*WHAT YOU HAVE TO DO*
Find every line below where the word "came" occurs. Then say how many there are, giving only the number.

*RAW DATA*
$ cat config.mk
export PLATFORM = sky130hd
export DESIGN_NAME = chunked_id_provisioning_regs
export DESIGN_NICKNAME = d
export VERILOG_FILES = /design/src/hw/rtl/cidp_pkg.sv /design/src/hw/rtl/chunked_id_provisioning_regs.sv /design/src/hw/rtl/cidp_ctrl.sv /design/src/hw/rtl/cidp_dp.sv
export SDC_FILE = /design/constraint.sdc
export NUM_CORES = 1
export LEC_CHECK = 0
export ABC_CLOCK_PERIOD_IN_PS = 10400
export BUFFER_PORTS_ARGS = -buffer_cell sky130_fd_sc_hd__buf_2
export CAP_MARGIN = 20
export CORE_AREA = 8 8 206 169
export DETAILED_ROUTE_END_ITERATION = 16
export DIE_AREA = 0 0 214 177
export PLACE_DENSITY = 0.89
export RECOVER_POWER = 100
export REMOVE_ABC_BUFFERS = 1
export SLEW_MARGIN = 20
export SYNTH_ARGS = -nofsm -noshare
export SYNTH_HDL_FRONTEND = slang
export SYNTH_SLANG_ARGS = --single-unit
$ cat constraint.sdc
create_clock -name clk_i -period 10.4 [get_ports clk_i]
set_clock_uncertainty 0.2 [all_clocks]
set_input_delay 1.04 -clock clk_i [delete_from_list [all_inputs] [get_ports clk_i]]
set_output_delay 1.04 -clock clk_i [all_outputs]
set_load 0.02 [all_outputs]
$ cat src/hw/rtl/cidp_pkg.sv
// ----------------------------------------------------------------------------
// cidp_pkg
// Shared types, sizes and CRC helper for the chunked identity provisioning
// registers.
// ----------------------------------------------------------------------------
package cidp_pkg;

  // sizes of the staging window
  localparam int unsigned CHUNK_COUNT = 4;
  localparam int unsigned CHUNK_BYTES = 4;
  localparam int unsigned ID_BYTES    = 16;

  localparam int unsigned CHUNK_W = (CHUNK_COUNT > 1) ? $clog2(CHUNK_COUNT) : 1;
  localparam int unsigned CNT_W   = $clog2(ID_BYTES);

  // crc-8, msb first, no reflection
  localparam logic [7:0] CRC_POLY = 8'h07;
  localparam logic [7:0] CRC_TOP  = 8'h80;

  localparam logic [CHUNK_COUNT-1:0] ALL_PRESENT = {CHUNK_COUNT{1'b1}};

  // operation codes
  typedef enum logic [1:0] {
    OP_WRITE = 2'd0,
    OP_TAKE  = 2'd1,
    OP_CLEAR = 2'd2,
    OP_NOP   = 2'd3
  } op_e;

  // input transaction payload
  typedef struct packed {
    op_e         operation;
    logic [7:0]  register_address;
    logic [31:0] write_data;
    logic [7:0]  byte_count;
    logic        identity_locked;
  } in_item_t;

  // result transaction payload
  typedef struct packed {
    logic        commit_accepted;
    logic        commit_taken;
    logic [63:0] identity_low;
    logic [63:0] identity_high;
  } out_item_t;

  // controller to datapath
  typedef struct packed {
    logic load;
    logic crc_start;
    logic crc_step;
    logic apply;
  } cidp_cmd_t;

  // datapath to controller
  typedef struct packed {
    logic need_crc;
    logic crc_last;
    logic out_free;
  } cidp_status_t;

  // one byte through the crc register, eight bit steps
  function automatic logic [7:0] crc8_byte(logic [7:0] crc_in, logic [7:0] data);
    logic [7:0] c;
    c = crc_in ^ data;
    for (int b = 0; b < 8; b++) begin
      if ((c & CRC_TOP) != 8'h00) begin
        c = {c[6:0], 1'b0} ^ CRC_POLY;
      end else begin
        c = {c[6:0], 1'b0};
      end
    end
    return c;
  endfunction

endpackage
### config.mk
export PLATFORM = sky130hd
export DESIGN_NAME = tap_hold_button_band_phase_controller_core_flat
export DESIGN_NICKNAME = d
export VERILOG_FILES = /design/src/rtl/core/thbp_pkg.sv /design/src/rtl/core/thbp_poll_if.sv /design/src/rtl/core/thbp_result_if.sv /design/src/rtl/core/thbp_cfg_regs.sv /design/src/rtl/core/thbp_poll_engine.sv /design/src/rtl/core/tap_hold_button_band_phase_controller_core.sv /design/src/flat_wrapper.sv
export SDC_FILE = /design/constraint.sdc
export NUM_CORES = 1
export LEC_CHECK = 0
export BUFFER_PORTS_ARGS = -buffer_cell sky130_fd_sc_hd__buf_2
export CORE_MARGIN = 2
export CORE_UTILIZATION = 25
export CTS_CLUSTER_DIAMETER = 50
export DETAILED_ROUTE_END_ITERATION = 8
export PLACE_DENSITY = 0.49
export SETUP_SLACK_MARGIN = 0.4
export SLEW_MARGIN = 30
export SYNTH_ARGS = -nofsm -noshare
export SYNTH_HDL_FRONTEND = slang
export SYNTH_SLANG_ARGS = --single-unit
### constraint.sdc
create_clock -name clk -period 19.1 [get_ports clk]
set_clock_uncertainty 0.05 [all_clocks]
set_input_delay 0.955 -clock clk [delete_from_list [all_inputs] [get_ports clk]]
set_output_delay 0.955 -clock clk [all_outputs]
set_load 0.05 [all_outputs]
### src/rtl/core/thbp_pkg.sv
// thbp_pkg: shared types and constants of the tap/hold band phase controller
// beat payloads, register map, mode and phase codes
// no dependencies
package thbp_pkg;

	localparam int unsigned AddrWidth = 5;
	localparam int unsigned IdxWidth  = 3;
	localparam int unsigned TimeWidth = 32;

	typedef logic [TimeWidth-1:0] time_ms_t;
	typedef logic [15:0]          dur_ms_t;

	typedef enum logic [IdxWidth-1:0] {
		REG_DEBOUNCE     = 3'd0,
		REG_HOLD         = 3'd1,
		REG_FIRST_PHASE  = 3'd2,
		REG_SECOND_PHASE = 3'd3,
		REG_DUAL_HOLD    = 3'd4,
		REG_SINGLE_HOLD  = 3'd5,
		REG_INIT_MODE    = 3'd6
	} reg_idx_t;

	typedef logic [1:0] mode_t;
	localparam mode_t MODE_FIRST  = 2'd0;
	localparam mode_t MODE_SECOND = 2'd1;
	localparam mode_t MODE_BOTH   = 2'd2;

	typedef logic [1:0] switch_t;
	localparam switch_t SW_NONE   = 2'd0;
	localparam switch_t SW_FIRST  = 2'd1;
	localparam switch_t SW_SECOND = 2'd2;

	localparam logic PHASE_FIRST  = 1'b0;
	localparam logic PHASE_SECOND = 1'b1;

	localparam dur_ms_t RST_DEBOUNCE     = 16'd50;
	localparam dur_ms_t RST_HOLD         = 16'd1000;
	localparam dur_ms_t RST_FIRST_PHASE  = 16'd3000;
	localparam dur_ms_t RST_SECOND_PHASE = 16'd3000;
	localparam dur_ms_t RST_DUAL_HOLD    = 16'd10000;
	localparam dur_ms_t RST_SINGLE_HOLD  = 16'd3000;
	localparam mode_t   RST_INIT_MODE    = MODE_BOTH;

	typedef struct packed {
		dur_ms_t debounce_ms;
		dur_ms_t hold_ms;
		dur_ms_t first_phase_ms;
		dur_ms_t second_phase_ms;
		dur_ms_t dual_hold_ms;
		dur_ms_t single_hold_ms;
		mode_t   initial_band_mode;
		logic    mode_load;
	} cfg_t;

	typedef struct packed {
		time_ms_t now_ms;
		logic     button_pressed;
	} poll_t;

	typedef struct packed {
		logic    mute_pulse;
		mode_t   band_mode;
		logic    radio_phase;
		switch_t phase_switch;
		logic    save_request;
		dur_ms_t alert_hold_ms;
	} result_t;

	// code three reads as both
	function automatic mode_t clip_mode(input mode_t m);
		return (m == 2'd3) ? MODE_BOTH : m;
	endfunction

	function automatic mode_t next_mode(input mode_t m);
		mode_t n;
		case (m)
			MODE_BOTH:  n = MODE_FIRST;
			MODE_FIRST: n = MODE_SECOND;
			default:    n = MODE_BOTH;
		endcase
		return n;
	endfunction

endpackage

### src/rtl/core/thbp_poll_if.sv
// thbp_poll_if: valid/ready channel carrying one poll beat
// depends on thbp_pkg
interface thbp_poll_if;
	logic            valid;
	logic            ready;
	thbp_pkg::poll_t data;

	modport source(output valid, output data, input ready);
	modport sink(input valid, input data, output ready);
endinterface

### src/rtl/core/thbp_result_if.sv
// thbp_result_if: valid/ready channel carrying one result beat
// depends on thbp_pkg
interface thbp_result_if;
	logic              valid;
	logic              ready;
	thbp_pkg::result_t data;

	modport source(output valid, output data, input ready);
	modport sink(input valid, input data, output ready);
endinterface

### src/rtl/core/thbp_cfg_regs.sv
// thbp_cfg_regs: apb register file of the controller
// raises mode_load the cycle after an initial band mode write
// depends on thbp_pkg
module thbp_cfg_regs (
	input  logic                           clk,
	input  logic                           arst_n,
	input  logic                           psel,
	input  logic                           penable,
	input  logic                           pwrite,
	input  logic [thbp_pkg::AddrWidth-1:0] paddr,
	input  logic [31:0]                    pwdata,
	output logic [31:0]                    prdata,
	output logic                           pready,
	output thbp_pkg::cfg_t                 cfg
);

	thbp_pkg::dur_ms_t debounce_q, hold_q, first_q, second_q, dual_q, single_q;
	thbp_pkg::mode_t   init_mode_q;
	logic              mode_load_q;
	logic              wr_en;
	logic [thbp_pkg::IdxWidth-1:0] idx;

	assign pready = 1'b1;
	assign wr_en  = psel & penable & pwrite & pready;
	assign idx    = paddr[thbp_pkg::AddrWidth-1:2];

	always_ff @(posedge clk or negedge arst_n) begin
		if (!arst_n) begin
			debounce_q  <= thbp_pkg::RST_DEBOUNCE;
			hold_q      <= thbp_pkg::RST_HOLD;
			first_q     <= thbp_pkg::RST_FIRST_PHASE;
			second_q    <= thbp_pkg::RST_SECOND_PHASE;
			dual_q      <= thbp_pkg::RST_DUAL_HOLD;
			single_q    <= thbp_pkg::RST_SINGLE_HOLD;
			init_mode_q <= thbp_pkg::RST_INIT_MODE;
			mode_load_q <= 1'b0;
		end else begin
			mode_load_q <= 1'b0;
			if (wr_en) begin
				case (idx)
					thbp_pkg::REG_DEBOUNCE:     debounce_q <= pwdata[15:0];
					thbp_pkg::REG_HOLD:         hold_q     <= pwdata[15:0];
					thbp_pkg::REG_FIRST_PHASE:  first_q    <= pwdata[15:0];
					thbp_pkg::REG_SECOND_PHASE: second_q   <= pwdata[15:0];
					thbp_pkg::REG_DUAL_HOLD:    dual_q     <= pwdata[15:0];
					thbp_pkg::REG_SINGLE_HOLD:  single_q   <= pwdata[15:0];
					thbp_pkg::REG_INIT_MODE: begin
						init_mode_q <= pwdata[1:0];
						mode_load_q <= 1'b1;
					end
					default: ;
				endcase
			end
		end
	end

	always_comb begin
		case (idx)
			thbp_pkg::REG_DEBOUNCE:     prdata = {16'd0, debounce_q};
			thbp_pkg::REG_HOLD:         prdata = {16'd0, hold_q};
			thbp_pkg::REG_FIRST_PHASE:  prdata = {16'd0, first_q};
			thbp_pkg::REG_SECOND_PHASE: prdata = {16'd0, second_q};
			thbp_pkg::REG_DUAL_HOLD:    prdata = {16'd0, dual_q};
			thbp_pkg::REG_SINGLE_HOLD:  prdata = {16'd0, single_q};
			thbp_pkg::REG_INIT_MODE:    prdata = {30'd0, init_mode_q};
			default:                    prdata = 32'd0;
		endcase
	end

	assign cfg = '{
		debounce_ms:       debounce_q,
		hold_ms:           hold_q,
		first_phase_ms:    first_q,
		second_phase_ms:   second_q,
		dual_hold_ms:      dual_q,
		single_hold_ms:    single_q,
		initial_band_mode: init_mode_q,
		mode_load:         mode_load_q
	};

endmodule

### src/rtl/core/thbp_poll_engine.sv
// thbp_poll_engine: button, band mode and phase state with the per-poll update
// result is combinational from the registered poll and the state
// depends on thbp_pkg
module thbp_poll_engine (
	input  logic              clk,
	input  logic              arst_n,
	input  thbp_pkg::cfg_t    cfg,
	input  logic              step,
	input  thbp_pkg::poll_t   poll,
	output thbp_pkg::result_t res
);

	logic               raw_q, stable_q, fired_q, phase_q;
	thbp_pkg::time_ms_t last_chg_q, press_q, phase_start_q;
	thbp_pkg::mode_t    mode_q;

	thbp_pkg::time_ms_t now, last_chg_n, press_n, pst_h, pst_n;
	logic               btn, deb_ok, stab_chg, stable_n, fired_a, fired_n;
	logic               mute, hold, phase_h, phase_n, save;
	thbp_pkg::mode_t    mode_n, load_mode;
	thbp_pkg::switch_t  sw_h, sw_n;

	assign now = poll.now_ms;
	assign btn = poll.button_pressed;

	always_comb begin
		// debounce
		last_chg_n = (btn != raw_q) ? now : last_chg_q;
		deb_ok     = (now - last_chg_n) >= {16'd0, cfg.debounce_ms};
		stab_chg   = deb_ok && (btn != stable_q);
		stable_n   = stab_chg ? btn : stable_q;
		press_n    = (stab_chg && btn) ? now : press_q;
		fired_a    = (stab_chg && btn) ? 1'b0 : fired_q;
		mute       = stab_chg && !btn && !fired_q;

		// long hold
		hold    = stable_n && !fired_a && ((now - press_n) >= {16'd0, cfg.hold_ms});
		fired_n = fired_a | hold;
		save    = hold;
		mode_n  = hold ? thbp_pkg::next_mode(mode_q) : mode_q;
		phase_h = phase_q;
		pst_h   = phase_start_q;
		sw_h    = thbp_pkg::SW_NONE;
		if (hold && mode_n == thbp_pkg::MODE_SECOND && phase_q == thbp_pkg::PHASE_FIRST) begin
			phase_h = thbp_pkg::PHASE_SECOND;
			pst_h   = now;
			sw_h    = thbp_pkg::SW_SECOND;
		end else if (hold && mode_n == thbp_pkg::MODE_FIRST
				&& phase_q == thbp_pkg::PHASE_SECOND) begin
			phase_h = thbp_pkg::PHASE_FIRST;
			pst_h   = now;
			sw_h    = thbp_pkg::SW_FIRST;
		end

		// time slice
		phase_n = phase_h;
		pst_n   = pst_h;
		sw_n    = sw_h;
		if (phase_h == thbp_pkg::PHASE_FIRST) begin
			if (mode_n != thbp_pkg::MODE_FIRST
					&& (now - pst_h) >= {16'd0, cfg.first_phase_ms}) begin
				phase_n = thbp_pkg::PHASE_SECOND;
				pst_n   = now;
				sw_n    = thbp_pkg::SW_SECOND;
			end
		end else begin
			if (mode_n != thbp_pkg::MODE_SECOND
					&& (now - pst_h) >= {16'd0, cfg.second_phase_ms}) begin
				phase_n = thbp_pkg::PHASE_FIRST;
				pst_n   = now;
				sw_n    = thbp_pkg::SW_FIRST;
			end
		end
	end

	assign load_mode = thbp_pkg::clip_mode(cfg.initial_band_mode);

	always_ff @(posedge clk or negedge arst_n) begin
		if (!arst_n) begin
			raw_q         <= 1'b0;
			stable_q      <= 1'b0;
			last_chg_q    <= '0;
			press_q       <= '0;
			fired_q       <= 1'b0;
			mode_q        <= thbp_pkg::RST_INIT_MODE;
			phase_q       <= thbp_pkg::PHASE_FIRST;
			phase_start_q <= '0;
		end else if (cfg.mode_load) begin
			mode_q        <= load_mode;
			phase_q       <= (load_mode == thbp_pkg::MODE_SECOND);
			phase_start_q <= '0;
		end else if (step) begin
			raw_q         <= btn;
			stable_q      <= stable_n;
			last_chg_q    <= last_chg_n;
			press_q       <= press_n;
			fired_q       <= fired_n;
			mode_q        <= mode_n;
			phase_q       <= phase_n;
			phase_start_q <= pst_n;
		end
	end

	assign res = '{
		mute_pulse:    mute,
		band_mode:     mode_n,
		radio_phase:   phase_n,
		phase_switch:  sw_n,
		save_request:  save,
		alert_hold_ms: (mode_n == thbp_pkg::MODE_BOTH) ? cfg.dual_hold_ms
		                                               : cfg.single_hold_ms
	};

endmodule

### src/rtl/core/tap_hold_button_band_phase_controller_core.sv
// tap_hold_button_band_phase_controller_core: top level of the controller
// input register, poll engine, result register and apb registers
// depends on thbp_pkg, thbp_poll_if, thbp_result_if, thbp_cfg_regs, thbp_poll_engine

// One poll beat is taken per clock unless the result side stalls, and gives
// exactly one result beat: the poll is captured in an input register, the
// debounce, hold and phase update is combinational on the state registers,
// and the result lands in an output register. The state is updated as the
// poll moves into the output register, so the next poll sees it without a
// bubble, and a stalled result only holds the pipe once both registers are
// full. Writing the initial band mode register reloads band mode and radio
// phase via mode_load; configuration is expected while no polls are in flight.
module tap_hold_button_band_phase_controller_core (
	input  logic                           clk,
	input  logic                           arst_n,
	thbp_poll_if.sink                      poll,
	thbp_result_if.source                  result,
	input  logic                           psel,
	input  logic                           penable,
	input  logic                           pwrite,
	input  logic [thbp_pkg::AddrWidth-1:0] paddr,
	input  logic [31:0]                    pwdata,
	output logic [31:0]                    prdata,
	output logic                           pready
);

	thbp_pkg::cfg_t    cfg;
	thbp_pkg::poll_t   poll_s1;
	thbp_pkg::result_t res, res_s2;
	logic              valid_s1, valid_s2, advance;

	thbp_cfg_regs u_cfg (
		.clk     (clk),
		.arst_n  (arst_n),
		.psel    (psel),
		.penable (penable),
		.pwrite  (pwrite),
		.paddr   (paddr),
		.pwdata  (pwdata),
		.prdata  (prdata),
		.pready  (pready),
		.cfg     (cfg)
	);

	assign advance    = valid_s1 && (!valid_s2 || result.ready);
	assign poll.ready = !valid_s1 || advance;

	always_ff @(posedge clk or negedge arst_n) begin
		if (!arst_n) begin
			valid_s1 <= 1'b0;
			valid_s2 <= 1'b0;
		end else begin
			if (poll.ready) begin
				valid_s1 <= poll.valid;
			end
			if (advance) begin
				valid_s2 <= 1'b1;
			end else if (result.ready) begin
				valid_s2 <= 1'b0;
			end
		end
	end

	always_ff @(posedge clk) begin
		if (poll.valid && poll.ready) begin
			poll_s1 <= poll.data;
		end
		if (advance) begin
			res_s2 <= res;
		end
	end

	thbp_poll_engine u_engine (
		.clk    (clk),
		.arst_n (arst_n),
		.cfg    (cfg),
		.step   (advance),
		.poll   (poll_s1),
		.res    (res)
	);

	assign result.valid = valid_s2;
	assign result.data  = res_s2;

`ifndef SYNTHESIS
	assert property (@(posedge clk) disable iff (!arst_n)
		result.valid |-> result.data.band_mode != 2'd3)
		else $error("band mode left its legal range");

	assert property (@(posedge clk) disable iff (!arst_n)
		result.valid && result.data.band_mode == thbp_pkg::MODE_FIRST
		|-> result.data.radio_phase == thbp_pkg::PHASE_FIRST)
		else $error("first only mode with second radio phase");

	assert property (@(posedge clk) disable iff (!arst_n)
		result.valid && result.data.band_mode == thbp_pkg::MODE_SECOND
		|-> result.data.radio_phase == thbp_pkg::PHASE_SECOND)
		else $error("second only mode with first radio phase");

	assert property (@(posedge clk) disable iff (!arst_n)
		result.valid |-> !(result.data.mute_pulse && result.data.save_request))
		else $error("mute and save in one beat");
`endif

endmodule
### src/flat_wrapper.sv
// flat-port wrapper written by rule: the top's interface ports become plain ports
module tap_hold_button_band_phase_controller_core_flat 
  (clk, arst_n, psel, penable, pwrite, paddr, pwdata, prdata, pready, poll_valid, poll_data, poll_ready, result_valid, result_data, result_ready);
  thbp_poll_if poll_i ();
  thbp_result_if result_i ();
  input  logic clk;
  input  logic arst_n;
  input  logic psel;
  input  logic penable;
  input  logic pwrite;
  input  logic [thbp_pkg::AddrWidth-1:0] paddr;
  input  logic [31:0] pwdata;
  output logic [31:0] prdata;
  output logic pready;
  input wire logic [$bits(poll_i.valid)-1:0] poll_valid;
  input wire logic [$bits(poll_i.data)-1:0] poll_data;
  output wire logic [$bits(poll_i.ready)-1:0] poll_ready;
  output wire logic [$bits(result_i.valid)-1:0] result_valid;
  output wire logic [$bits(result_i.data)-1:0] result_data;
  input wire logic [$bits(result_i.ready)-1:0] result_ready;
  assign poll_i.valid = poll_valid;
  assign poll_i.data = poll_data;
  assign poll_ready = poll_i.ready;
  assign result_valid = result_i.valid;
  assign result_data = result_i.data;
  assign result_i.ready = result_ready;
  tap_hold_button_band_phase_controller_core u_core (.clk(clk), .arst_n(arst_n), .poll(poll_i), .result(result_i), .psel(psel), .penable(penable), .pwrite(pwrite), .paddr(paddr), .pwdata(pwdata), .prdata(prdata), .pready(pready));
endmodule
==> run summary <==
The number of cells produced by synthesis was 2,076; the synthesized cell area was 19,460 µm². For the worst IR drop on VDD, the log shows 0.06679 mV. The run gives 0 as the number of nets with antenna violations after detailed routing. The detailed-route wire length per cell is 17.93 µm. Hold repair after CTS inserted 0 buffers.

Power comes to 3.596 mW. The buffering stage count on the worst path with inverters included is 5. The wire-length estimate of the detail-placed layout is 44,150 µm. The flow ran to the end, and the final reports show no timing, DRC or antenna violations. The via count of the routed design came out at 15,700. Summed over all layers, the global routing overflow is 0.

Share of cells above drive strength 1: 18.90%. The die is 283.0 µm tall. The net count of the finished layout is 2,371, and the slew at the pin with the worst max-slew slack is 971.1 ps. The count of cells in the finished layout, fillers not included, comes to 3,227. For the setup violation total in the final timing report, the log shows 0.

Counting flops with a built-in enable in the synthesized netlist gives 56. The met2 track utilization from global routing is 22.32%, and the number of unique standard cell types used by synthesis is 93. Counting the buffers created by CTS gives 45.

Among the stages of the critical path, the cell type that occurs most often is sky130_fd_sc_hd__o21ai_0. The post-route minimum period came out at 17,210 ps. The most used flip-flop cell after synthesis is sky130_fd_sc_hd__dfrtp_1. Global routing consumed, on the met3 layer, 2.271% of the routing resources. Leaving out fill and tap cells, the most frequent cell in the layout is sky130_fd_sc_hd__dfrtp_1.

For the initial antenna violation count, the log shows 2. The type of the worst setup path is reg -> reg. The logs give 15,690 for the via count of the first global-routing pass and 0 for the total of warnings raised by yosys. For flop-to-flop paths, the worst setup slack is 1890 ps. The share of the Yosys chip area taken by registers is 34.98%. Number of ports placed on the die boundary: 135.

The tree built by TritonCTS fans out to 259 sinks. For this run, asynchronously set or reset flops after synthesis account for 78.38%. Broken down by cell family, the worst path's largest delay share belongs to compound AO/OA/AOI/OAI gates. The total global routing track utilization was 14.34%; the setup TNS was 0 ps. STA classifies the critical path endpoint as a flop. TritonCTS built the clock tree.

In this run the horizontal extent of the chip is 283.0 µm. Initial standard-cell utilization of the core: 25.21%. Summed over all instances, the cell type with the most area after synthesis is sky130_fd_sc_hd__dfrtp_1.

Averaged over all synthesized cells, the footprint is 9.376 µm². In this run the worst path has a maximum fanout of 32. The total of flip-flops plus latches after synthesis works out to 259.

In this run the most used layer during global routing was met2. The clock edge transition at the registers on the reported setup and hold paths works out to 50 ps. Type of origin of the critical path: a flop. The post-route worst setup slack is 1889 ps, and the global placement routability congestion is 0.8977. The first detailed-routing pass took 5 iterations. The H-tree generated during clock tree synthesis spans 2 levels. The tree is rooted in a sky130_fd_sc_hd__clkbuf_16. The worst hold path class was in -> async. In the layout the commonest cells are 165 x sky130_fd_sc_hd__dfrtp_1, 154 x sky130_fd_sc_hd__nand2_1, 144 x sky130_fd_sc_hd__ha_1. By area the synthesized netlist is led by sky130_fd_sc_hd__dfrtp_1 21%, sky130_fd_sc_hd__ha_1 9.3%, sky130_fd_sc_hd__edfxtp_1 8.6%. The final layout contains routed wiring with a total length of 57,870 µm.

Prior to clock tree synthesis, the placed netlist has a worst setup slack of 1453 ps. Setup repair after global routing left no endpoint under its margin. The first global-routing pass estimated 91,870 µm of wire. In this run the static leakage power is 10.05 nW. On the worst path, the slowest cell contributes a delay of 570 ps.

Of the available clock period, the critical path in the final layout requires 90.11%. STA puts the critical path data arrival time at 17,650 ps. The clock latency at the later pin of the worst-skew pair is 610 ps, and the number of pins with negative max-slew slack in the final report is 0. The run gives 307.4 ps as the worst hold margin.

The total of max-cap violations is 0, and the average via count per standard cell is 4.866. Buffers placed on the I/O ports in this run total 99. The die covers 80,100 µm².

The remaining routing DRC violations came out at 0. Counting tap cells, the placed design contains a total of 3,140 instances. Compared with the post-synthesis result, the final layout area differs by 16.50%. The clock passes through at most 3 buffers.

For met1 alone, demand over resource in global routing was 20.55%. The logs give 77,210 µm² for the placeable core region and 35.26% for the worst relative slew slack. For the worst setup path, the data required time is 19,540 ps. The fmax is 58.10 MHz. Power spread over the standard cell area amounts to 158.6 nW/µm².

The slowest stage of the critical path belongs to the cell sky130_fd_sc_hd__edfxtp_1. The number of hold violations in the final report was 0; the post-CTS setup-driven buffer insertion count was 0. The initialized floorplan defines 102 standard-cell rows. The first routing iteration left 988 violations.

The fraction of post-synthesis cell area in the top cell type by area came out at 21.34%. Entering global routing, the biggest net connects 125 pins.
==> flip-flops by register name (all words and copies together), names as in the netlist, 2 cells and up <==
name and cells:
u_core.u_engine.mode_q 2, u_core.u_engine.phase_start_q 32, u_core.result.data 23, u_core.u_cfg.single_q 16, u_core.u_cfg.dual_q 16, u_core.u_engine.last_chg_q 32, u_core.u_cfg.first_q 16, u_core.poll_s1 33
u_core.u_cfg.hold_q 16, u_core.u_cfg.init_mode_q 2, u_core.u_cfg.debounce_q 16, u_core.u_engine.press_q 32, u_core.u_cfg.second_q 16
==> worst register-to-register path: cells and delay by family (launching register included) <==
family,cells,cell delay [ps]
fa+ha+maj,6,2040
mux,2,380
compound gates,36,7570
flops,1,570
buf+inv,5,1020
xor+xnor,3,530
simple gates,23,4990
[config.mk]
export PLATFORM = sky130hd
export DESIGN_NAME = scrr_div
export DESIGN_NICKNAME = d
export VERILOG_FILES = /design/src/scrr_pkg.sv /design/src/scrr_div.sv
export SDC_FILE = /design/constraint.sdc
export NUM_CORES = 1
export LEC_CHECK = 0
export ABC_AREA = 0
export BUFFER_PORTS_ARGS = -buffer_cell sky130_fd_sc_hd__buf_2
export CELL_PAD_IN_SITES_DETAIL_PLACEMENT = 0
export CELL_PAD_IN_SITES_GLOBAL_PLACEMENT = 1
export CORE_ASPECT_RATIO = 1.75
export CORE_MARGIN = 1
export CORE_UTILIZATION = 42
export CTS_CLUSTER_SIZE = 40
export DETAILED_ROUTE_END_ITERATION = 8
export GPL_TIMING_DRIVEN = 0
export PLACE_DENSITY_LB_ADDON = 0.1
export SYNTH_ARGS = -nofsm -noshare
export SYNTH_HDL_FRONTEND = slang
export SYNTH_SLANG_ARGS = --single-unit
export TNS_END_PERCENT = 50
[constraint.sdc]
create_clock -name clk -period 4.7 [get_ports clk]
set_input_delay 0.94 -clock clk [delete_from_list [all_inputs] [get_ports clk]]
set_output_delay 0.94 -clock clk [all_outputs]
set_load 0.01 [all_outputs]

*TASK RESPONSE*
4